Ardeshir Mohassess (also spelt Ardashir Mohasess, اردشير محصص, 9 September 1938 in Rasht - 9 October 2008 in New York) was an Iranian illustrator, satirist, cartoonist and painter, residing in New York.

==Biography==
He was born in Rasht and was brought up in Lahijan. His parents were from well-to-do, professional families of Lahijan. His father, ʿAbbās-Qoli, was a judge and his mother, Sorur Mahkāma, was the principal of Rasht's first girls' school and a respected poet and literary figure in her own right. He began drawing at the age of 3, illustrating his mother's bedtime stories.

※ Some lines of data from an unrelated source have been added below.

This design comes from an exercise in tuning for small area on the open sky130 flow, not from production work.
In this exercise RTL edits were held to simulation tests only and were not proved equivalent to the original.
Power is estimated from default activity; no workload was simulated.

## onyx
## video_core
module video_core(
	input         clk,
	input         rst_n,
	input  [7:0]  vpo,
	input         config_done,
	input         enhance_enable,
	input         video_zoom,
	input         cross_output,
	output [9:0]  lut_addr,
	input  [7:0]  lut_data,
	output [19:0] sram_a_addr,
	output        sram_a_ce_n,
	output        sram_a_we_n,
	output        sram_a_oe_n,
	output [15:0] sram_a_dout,
	output        sram_a_doe,
	input  [15:0] sram_a_din,
	output [19:0] sram_b_addr,
	output        sram_b_ce_n,
	output        sram_b_we_n,
	output        sram_b_oe_n,
	output [15:0] sram_b_dout,
	output        sram_b_doe,
	input  [15:0] sram_b_din,
	output [7:0]  enc_data,
	output        frame_flag,
	output        decode_error,
	output [7:0]  img_mean,
	output        iris_int,
	output [7:0]  max_gray
);
Size in the first run: ~1100 cells after synthesis, ~200 flip-flops, roughly 170 I/O pins, about 10000 um^2 of cells after synthesis.
export LEC_CHECK = 0
export CAP_MARGIN = 20
export CORE_MARGIN = 2
export CORE_UTILIZATION = 40
export PLACE_DENSITY = 0.6
export SLEW_MARGIN = 20
create_clock -name core_clock -period 10.0 [get_ports {clk}]
standard.sh (not shown) runs the stock make flow with config.mk's settings and CLKGATE_MAP_FILE= SYNTH_SCRIPT=/design/flow/synth_recipe.tcl, a recipe that flattens the netlist after the stock synthesis.
==> flow/flow/run.sh <==
#!/bin/bash
# Standard layout with three changes: an area-oriented ABC script in
# synthesis, port buffers made from the smallest buffer cell, and a clock
# tree of mid-size buffers without dummy loads.
set -euo pipefail
W="$(cd "$(dirname "$0")/.." && pwd)"
export AREA_ABC_SCRIPT="$W/flow/area.abc"
export FLOW_SYNTH_TCL="$W/synth_recipe.tcl"
export BUFFER_PORTS_ARGS="-buffer_cell sky130_fd_sc_hd__buf_1"
export CTS_ARGS="-sink_clustering_enable -repair_clock_nets -dont_use_dummy_load -buf_list sky130_fd_sc_hd__clkbuf_8 -sink_clustering_size 15 -sink_clustering_max_diameter 60 -sink_buffer_max_cap_derate 1.0"
sed "s|SYNTH_SCRIPT=[^ ]*|SYNTH_SCRIPT=$W/flow/synth_area.tcl|" "$W/standard.sh" > "$W/standard_area.sh"
grep -q "SYNTH_SCRIPT=$W/flow/synth_area.tcl" "$W/standard_area.sh"
bash "$W/standard_area.sh" > "$W/standard_flow.log" 2>&1
==> flow/flow/area.abc <==
strash
ifraig
dc2
&get -n
&deepsyn -T 60
&put
dch -f
amap -m -F 2 -A 8
topo
stime -c
dnsize -c
==> flow/flow/synth_area.tcl <==
# The standard flow's synthesis script, with the ABC step run on an area-oriented script
# (flow/area.abc) instead of ORFS's delay-oriented one.  Everything else,
# including flip-flop mapping, is synth_recipe.tcl unchanged.
proc abc {args} {
  set i [lsearch $args -script]
  if {$i >= 0} { lset args [expr {$i + 1}] $::env(AREA_ABC_SCRIPT) }
  yosys abc {*}$args
}
source $::env(FLOW_SYNTH_TCL)
## Diff of input files: willow against onyx
-- flow/flow/run.sh --
<<< onyx, line 3
# synthesis, port buffers made from the smallest buffer cell, and a clock
>>> willow, line 3
# synthesis (with a time-bounded &deepsyn pass), port buffers made from the smallest buffer cell, and a clock
==> flow/flow/area.abc <==
strash
ifraig
dc2
&get -n
&deepsyn -T 120 -S 7
&put
resub -K 8
rewrite -z
dch -f
amap -m -F 2 -A 8
topo
stime -c
dnsize -c
Results
- [willow] first-pass GRT wire length rose 0.39% relative to onyx
- Status: final area parity (willow, onyx)
- Combined area of all synthesized cells across willow and onyx: no real change.
- Global-route usage, willow and onyx: higher on willow
Input changes introduced in raven (baseline for comparison: willow):
==> flow/flow/run.sh <==
#!/bin/bash
# Standard layout, with the port buffers made from the smallest buffer cell
# and a clock tree of mid-size buffers without dummy loads.
set -euo pipefail
export BUFFER_PORTS_ARGS="-buffer_cell sky130_fd_sc_hd__buf_1"
export CTS_ARGS="-sink_clustering_enable -repair_clock_nets -dont_use_dummy_load -buf_list sky130_fd_sc_hd__clkbuf_8 -sink_clustering_size 30"
bash standard.sh > standard_flow.log 2>&1
removed: flow/flow/area.abc
removed: flow/flow/synth_area.tcl
==> comparison <==
- Looking at cell area after layout, raven sits 9.2% higher than willow does.
- Taking willow as the reference, in raven count of inserted tapcells grew by 49, average detailed-routed wire length per instance shrank by 0.55 um, HPWL reported at the end of detailed placement shrank by 1.3%, pin count of the biggest net entering global routing grew by 6.3%.
- Changes observed in raven relative to willow: overall power consumption up 12%, post-layout instance count excluding filler cells increased about 6%.
- raven — achievable clock frequency 1.3 MHz higher, willow as reference
- As of raven, area after synthesis had risen by a little under 10% compared to willow.

========
Setup of v21:
video_core again, from the RTL that the note above started with.
// video_core
module video_core(
	input         clk,
	input         rst_n,
	input  [7:0]  vpo,
	input         config_done,
	input         enhance_enable,
	input         video_zoom,
	input         cross_output,
	output [9:0]  lut_addr,
	input  [7:0]  lut_data,
	output [19:0] sram_a_addr,
	output        sram_a_ce_n,
	output        sram_a_we_n,
	output        sram_a_oe_n,
	output [15:0] sram_a_dout,
	output        sram_a_doe,
	input  [15:0] sram_a_din,
	output [19:0] sram_b_addr,
	output        sram_b_ce_n,
	output        sram_b_we_n,
	output        sram_b_oe_n,
	output [15:0] sram_b_dout,
	output        sram_b_doe,
	input  [15:0] sram_b_din,
	output [7:0]  enc_data,
	output        frame_flag,
	output        decode_error,
	output [7:0]  img_mean,
	output        iris_int,
	output [7:0]  max_gray
);
function [19:0] radd;
	input [19:0] a;
	input [19:0] b;
	input        ci;
	integer i;
	reg c;
	begin
		c = ci;
		for (i = 0; i < 20; i = i + 1) begin
			radd[i] = a[i] ^ b[i] ^ c;
			c = (a[i] & b[i]) | (a[i] & c) | (b[i] & c);
		end
	end
endfunction
reg [7:0] d1, d2;
always @(posedge clk or negedge rst_n)
	if (!rst_n) begin
		d1 <= 8'h00;
		d2 <= 8'h00;
	end else begin
		d1 <= vpo;
		d2 <= d1;
	end
localparam DI  = 4'b0000, DW  = 4'b0001, DE1 = 4'b0010, DE2 = 4'b0011,
           DCB = 4'b0100, DLB = 4'b0101, DCR = 4'b0110, DLR = 4'b0111,
           DNP = 4'b1000, DFL = 4'b1001, DEL = 4'b1010, DNL = 4'b1011,
           DER = 4'b1100;
localparam RNP = 2'b00, RFL = 2'b01, REL = 2'b10, RNL = 2'b11;
reg [3:0]  ds;
  ...
Settings: LEC_CHECK=0, CAP_MARGIN=20, CORE_MARGIN=2, CORE_UTILIZATION=40, PLACE_DENSITY=0.6, SLEW_MARGIN=20; clock period 10.0 ns.
==> flow/flow/run.sh <==
#!/bin/bash
# Standard layout with three changes: an area-oriented ABC script in
# synthesis, port buffers made from the smallest buffer cell, and a clock
# tree of small buffers without dummy loads.
set -euo pipefail
W="$(cd "$(dirname "$0")/.." && pwd)"
export AREA_ABC_SCRIPT="$W/flow/area.abc"
export FLOW_SYNTH_TCL="$W/synth_recipe.tcl"
export BUFFER_PORTS_ARGS="-buffer_cell sky130_fd_sc_hd__buf_1"
export CTS_ARGS="-sink_clustering_enable -repair_clock_nets -dont_use_dummy_load -buf_list sky130_fd_sc_hd__clkbuf_4 -sink_clustering_size 8 -sink_clustering_max_diameter 40 -sink_buffer_max_cap_derate 1.0"
sed "s|SYNTH_SCRIPT=[^ ]*|SYNTH_SCRIPT=$W/flow/synth_area.tcl|" "$W/standard.sh" > "$W/standard_area.sh"
grep -q "SYNTH_SCRIPT=$W/flow/synth_area.tcl" "$W/standard_area.sh"
bash "$W/standard_area.sh" > "$W/standard_flow.log" 2>&1
==> flow/flow/area.abc <==
strash
ifraig
dc2
dch -f
amap -m -F 2 -A 8
topo
stime -c
dnsize -c
==> flow/flow/synth_area.tcl <==
# The standard flow's synthesis script, with the ABC step run on an area-oriented script
# (flow/area.abc) instead of ORFS's delay-oriented one.  Everything else,
# including flip-flop mapping, is synth_recipe.tcl unchanged.
proc abc {args} {
  set i [lsearch $args -script]
  if {$i >= 0} { lset args [expr {$i + 1}] $::env(AREA_ABC_SCRIPT) }
  yosys abc {*}$args
}
source $::env(FLOW_SYNTH_TCL)
v21 | status: complete | timing, DRC, antenna: pass
Here is what was changed in the inputs of v52 compared with v21.
==> flow/flow/run.sh <==
#!/bin/bash
# Standard layout with three changes: an area-oriented ABC script in
# synthesis, port buffers made from the smallest buffer cell, and a clock
# tree of mid-size buffers without dummy loads.
set -euo pipefail
W="$(cd "$(dirname "$0")/.." && pwd)"
export AREA_ABC_SCRIPT="$W/flow/area.abc"
export FLOW_SYNTH_TCL="$W/synth_recipe.tcl"
export BUFFER_PORTS_ARGS="-buffer_cell sky130_fd_sc_hd__buf_1"
export CTS_ARGS="-sink_clustering_enable -repair_clock_nets -dont_use_dummy_load -buf_list sky130_fd_sc_hd__clkbuf_8 -sink_clustering_size 15 -sink_clustering_max_diameter 60 -sink_buffer_max_cap_derate 1.0"
sed "s|SYNTH_SCRIPT=[^ ]*|SYNTH_SCRIPT=$W/flow/synth_area.tcl|" "$W/standard.sh" > "$W/standard_area.sh"
grep -q "SYNTH_SCRIPT=$W/flow/synth_area.tcl" "$W/standard_area.sh"
bash "$W/standard_area.sh" > "$W/standard_flow.log" 2>&1
==> flow/flow/area.abc <==
strash
dc2
dch -f
amap -m -F 2 -A 8
topo
stime -c
dnsize -c
==> comparison <==
Diff v21 -> v52: critical path data arrival time now sits higher; ratio of final minimum period to clock period up 0.35 points; met1 global-route usage rose 0.96 points.
#### Input delta (v55 over v52)
==> flow/flow/run.sh <==
#!/bin/bash
# Standard layout with three changes: an area-oriented ABC script in
# synthesis (with a time-bounded &deepsyn pass), port buffers made from the smallest buffer cell, and a clock
# tree of small buffers without dummy loads.
set -euo pipefail
W="$(cd "$(dirname "$0")/.." && pwd)"
export AREA_ABC_SCRIPT="$W/flow/area.abc"
export FLOW_SYNTH_TCL="$W/synth_recipe.tcl"
export BUFFER_PORTS_ARGS="-buffer_cell sky130_fd_sc_hd__buf_1"
export CTS_ARGS="-sink_clustering_enable -repair_clock_nets -dont_use_dummy_load -buf_list sky130_fd_sc_hd__clkbuf_4 -sink_clustering_size 7 -sink_clustering_max_diameter 35 -sink_buffer_max_cap_derate 1.0"
sed "s|SYNTH_SCRIPT=[^ ]*|SYNTH_SCRIPT=$W/flow/synth_area.tcl|" "$W/standard.sh" > "$W/standard_area.sh"
grep -q "SYNTH_SCRIPT=$W/flow/synth_area.tcl" "$W/standard_area.sh"
bash "$W/standard_area.sh" > "$W/standard_flow.log" 2>&1
==> flow/flow/area.abc <==
strash
ifraig
dc2
&get -n
&deepsyn -T 120 -S 7
&put
resub -K 8
rewrite -z
dch -f
amap -m -F 2 -A 8
topo
stime -c
dnsize -c
Results
Compare v52 and v55 | total power lower: v55
The shortest period the worst path allows in v55 was lower than what v52 gave.
Sort v52 and v55 by instance count of the mapped netlist, ascending, and v55 comes first.
When the final numbers for v52 and v55 were put side by side, the worst clock skew turned out to be greater in v55.
The run showing the greater routed wire length is v52.
Diff v52 -> v55: clock buffer count in the final layout shows an increase of 95%, share of the yosys chip area belonging to registers shows an increase of 0.82 points, critical path depth shows a reduction of 3.4%.
Global-route wire length before repair (lower): v55
v55 ended up with fewer standard cells than v52.
Final-layout non-clock buffer area share: v52 vs v55, no meaningful difference

========
== run 1 ==
video_core again, from the RTL that the note above started with.
export LEC_CHECK = 0
export CAP_MARGIN = 20
export CORE_MARGIN = 2
export CORE_UTILIZATION = 40
export PLACE_DENSITY = 0.6
export SLEW_MARGIN = 20
create_clock -name core_clock -period 10.0 [get_ports {clk}]
==> flow/flow/run.sh <==
#!/bin/bash
# Standard layout, with the port buffers made from the smallest buffer cell
# and a clock tree of mid-size buffers without dummy loads.
set -euo pipefail
export BUFFER_PORTS_ARGS="-buffer_cell sky130_fd_sc_hd__buf_1"
export CTS_ARGS="-sink_clustering_enable -repair_clock_nets -dont_use_dummy_load -buf_list sky130_fd_sc_hd__clkbuf_4 -sink_clustering_size 20"
bash standard.sh > standard_flow.log 2>&1
Run 1: done, clean on timing, DRC and antenna
The inputs of run 2 differ from those of run 1 as listed below.
==> flow/flow/run.sh <==
#!/bin/bash
# Standard layout with three changes: an area-oriented ABC script in
# synthesis, port buffers made from the smallest buffer cell, and a clock
# tree of mid-size buffers without dummy loads.
set -euo pipefail
W="$(cd "$(dirname "$0")/.." && pwd)"
export AREA_ABC_SCRIPT="$W/flow/area.abc"
export FLOW_SYNTH_TCL="$W/synth_recipe.tcl"
export BUFFER_PORTS_ARGS="-buffer_cell sky130_fd_sc_hd__buf_1"
export CTS_ARGS="-sink_clustering_enable -repair_clock_nets -dont_use_dummy_load -buf_list sky130_fd_sc_hd__clkbuf_8 -sink_clustering_size 15 -sink_clustering_max_diameter 60 -sink_buffer_max_cap_derate 1.0"
sed "s|SYNTH_SCRIPT=[^ ]*|SYNTH_SCRIPT=$W/flow/synth_area.tcl|" "$W/standard.sh" > "$W/standard_area.sh"
grep -q "SYNTH_SCRIPT=$W/flow/synth_area.tcl" "$W/standard_area.sh"
bash "$W/standard_area.sh" > "$W/standard_flow.log" 2>&1
==> flow/flow/area.abc (new file) <==
strash
dch
amap
topo
stime -c
dnsize -c
==> flow/flow/synth_area.tcl (new file) <==
# The standard flow's synthesis script, with the ABC step run on an area-oriented script
# (flow/area.abc) instead of ORFS's delay-oriented one.  Everything else,
# including flip-flop mapping, is synth_recipe.tcl unchanged.
proc abc {args} {
  set i [lsearch $args -script]
  if {$i >= 0} { lset args [expr {$i + 1}] $::env(AREA_ABC_SCRIPT) }
  yosys abc {*}$args
}
source $::env(FLOW_SYNTH_TCL)
### Flow results
- In the reports for run 2 and run 1, the smaller synthesized cell count belongs to run 2.
- In the flow results for run 2 and run 1, the wire length is smaller on run 1.
- Area growth from synthesis to final layout, run 2 and run 1, higher one = run 2.
- Comparing run 2 and run 1, the higher xor and xnor fraction of the mapped netlist area is on run 1.
> inputs changed (run 2 -> run 3)
==> flow/flow/run.sh <==
#!/bin/bash
# Standard layout with three changes: an area-oriented ABC script in
# synthesis, port buffers made from the smallest buffer cell, and a clock
# tree of small buffers without dummy loads.
set -euo pipefail
W="$(cd "$(dirname "$0")/.." && pwd)"
export AREA_ABC_SCRIPT="$W/flow/area.abc"
export FLOW_SYNTH_TCL="$W/synth_recipe.tcl"
export BUFFER_PORTS_ARGS="-buffer_cell sky130_fd_sc_hd__buf_1"
export CTS_ARGS="-sink_clustering_enable -repair_clock_nets -dont_use_dummy_load -buf_list sky130_fd_sc_hd__clkbuf_4 -sink_clustering_size 10 -sink_clustering_max_diameter 50 -sink_buffer_max_cap_derate 1.0"
sed "s|SYNTH_SCRIPT=[^ ]*|SYNTH_SCRIPT=$W/flow/synth_area.tcl|" "$W/standard.sh" > "$W/standard_area.sh"
grep -q "SYNTH_SCRIPT=$W/flow/synth_area.tcl" "$W/standard_area.sh"
bash "$W/standard_area.sh" > "$W/standard_flow.log" 2>&1
==> flow/flow/area.abc <==
strash
ifraig
dc2
dch -f
amap -m -F 2 -A 8
topo
stime -c
dnsize -c
Notes after the runs:
Between run 2 and run 3, the flow reports initial detailed-routing violation count decreasing by more than 10%.
Compared with run 2, run 3 shows die area that has gone down slightly.
When run 3 is measured against run 2, its buffer count excluding the clock tree in the final layout turns out 1.1% higher.
Changes observed in run 3 relative to run 2: fraction of power spent switching nets has increased; number of antenna cells inserted has increased; cell area has decreased.
The inputs of run 4 differ from those of run 3 as listed below.
==> flow/flow/run.sh <==
#!/bin/bash
# Standard layout, with the port buffers made from the smallest buffer cell
# and a clock tree of mid-size buffers without dummy loads.
set -euo pipefail
export BUFFER_PORTS_ARGS="-buffer_cell sky130_fd_sc_hd__buf_1"
export CTS_ARGS="-sink_clustering_enable -repair_clock_nets -dont_use_dummy_load -buf_list sky130_fd_sc_hd__clkbuf_8 -sink_clustering_size 15 -sink_clustering_max_diameter 60 -sink_buffer_max_cap_derate 1.0"
bash standard.sh > standard_flow.log 2>&1
removed: flow/flow/area.abc
removed: flow/flow/synth_area.tcl
Findings:
- Post-cts gate resize count, run 3 and run 4, higher one = run 3.
- Between run 4 and run 3, the buffer depth of the longest clock path figures differ only marginally.
- Run 4 vs run 3 on combinational group share of total power: run 4 is the lower one.
- STATUS clock skew: run 4 wins against run 3
- | post-route non-filler standard cell count | run 4 vs run 3 | about 2% higher |
- Comparing run 3 and run 4, count of clock-buffer cells in the layout is lower on run 4.
- The worst-case setup margin in the final layout reported for run 4 is greater than that of run 3 by 0.010 ns.
- Measured against each other, run 3 and run 4 differ in final-stage net count, the higher figure coming from run 3.
- For run 3, the last element of the critical path was sram_b_addr[19], unlike run 4, where it was sram_a_addr[19].

## static timing again, ports no longer ideal
No port has a modelled driver above. Below, the same layouts with a new extraction and two added sets of constraints.
Step 1 (the two cells are an assumption about what drives the block):
set clk [get_ports {clk}]
set_driving_cell -lib_cell sky130_fd_sc_hd__clkbuf_16 $clk
set_driving_cell -lib_cell sky130_fd_sc_hd__buf_2 [delete_from_list [all_inputs] $clk]
Step 2 times the ports against the registers' clock, not the clock port: input delays grow and output delays shrink by t, the midpoint of the rising clock arrivals with the driver on.
Slacks: ideal / step 1 / step 2; pairs: ideal / step 1.
| run | shift t [ns] | slack for setup (ns) | worst setup path at the end |
|---|---|---|---|
| onyx | 0.556 | 0.385 / 0.342 / 0.899 | register to output |
| willow | 0.562 | 0.370 / 0.323 / 0.885 | register to output |
| raven | 0.552 | 0.489 / 0.442 / 0.994 | register to output |
| v21 | 0.651 | 0.444 / 0.402 / 1.053 | register to output |
| v52 | 0.551 | 0.410 / 0.367 / 0.918 | register to output |
| v55 | 0.648 | 0.440 / 0.396 / 1.045 | register to output |
| run 1 | 0.684 | 0.477 / 0.431 / 1.116 | register to output |
| run 2 | 0.545 | 0.374 / 0.329 / 0.874 | register to output |
| run 3 | 0.698 | 0.421 / 0.378 / 1.075 | register to output |
| run 4 | 0.566 | 0.431 / 0.383 / 0.949 | register to output |
After both steps every run listed still meets setup and hold.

He graduated from Tehran University in 1962 with a degree in political science and law, but never studied art formally. While still a student, one of his classmates encouraged him to submit his work to Towfiq, a widely-read satirical journal. For the next eight years, he continued to produce works for the journal, and adopted the house style which involved pictorial commentaries on Iranian daily life and satiric editorials on political figures, which exaggerated the figure's facial features and body. He also worked as an illustrator and cartoonist for Kayhan and other local periodicals.

In 1967, he held his debut solo exhibitions at Qandriz Gallery Tehran, where he exhibited works that had virtually all been published in local journals over the preceding five-year period. The exhibition attracted a sizeable audience and earned him considerable praise.

In 1972, the weekly magazine, Jeune Afrique invited him to Paris and he began to produce satirical drawings and cartoons for this journal. Through this medium, he began to develop an international reputation as a visual satirist. Within a year, he was publishing illustrations in the New York Times.

By the mid-1970s, he had come under pressure from Shah Mohammed Reza Pahlavi and the SAVAK, who took exception to his political commentary and satire, and in 1977 he fled Iran, and went to New York. Although he hoped to return to Iran, the Iranian Revolution of 1979 and the rise of the Ayatollah Khomeini led to his settling permanently in New York.

After moving to New York, Mohassess increasingly organised his drawings with the flattened perspective and middle-ground compositions associated with Persian miniature painting, while retaining a loose and animated line. Literary, courtly and religious scenes became more common in his work. He also produced illustrations in connection with several major Iranian writers, including Ahmad Shamlou and Sadegh Hedayat.

In 2006, New York Museum of Modern Art held an exhibition presenting some of his work.

In 2008, to "increase awareness of the complexity of modern history and life in Iran," the Asia Society in New York organized another exhibition of Mohassess' satirical cartoons and illustrations.

In his later life, he suffered from Parkinson's disease and failing eyesight, yet continued to work. He died in New York and is buried in Green-Wood Cemetery in Brooklyn, New York.

==Selected bibliography==
- Cactus, a special issue of Daftarha-ye Zamaneh, with an introduction by Karim Emami, including drawings from 1961 to 1966, Tehran 1971.
- With Ardeshir Mohassess and his Puppets, with an introduction by Ali Asghar Haj-Seyed-Javadi, including drawings from 1967 to 1971, Tous Publications, Tehran, 1971.
- Current Events, with an introduction by Ahmad Shamlou, a selection of drawings from 1971, Amir Kabir Publications, Tehran, 1973.
- Momenten, a selection of drawings from 1968 to 1972, edited by K. Farrokhi, Sun Publications, Haarlem, the Netherlands, 1973.
- Identity Card, a selection of drawings done in 1972, Tahouri Publications, Tehran, 1973.
- Ceremonies, an Introduction by Aydin Aghdashloo, a selection of drawings from 1972, Fine Arts Publications (under the auspices of Gallery Ayeh), Tehran, 1973.
- Jahan-e No, a special issue of drawings, including drawings done in 1972, Tehran, 1973.
- Ardeshir and Stormy Winds, with an introduction by Ali Asghar Haj-Seyed-Javadi, including drawings from 1967 to 1973, Tous Publications, Tehran, 1973.
- Ardeshir Mohassess: Art and Satire in Iran, Asia Society, 2008

==Personal life==
Mohasses was a cousin of Bahman Mohasses, dubbed by some as the "Persian Picasso", Iranian painter, sculptor, translator, and theatre director.